The study may inform and eventually lead to new treatments for those who experience the sudden but temporary episodes of body warmth, flushing and sweating.
"The idea of understanding brain responses during thermoregulatory events has spawned many studies where thermal stimuli were applied to the skin. But hot flashes are unique because they are internally generated, so studying them presents unique challenges," Robert Freedman, the study's principal investigator, said.
During the course of a single year, 20 healthy, symptomatic postmenopausal women ages 47 to 58 who reported six or more hot flashes a day were scanned at the School of Medicine's Vaitkevicius Imaging Center, located in Detroit's Harper University Hospital.
The researchers collected skin conductance levels to identify the onset of flashes while the women were being scanned. Skin conductance is an electrical measure of sweating. The women were connected to a simple circuit passing a very small current across their chests.

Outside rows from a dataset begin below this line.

$ cat src/rtl/pwm_multi_ctrl_pkg.sv
// Shared types and helpers for the multi-channel PWM controller.
// Duty arithmetic is width-generic so every channel width can reuse it.
package pwm_pkg;

    localparam int unsigned DUTY_W_DEFAULT = 8;
    localparam int unsigned PERIOD         = 2 ** DUTY_W_DEFAULT;

    typedef enum logic [1:0] {
        OP_HOLD = 2'd0,
        OP_UP   = 2'd1,
        OP_DN   = 2'd2
    } duty_op_e;

    // Ceiling log2, never below 1 so a single channel still gets a select bit.
    function automatic int unsigned clog2(input int unsigned n);
        int unsigned w;
        w = 0;
        while ((32'd1 << w) < n) w++;
        return (w == 0) ? 1 : w;
    endfunction

    // One extra bit above the duty width catches the carry or borrow before masking.
    function automatic logic [31:0] sat_add(input logic [31:0]  a,
                                            input logic [31:0]  step,
                                            input logic         sub,
                                            input int unsigned  width,
                                            input bit           saturate);
        logic [32:0] max_v;
        logic [32:0] r;
        max_v = (33'd1 << width) - 33'd1;
        if (sub) begin
            r = {1'b0, a} - {1'b0, step};
            if (saturate && (step > a)) r = '0;
        end else begin
            r = {1'b0, a} + {1'b0, step};
            if (saturate && (r > max_v)) r = max_v;
        end
        return 32'(r & max_v);
    endfunction

endpackage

Changes in levels allowed researchers to identify a hot flash onset and analyze the concurrently acquired fMRI data to investigate the neural precedents and correlates of the event.
The researchers focused on regions like the brain stem because its sub regions, such as the medullary and dorsal raphe, are implicated in thermal regulation, while forebrain regions, such as the insula, have been implicated in the personal perception of how someone feels.
They showed that activity in some brain areas, such as the brain stem, begins to rise before the actual onset of the hot flash.
"Frankly, evidence of fMRI-measured rise in the activity of the brain stem even before women experience a hot flash is a stunning result. When this finding is considered along with the fact that activity in the insula only rises after the experience of the hot flash, we gain some insight on the complexity of brain mechanisms that mediate basic regulatory functions," study collaborator, Vaibhav Diwadkar, Ph.D., associate professor of psychiatry and behavioral neurosciences, said.
These results point to the plausible origins of hot flashes in specific brain regions. The researchers believe it is the first such demonstration in academic literature.
The study is published in Cerebral Cortex, an Oxford University Press journal.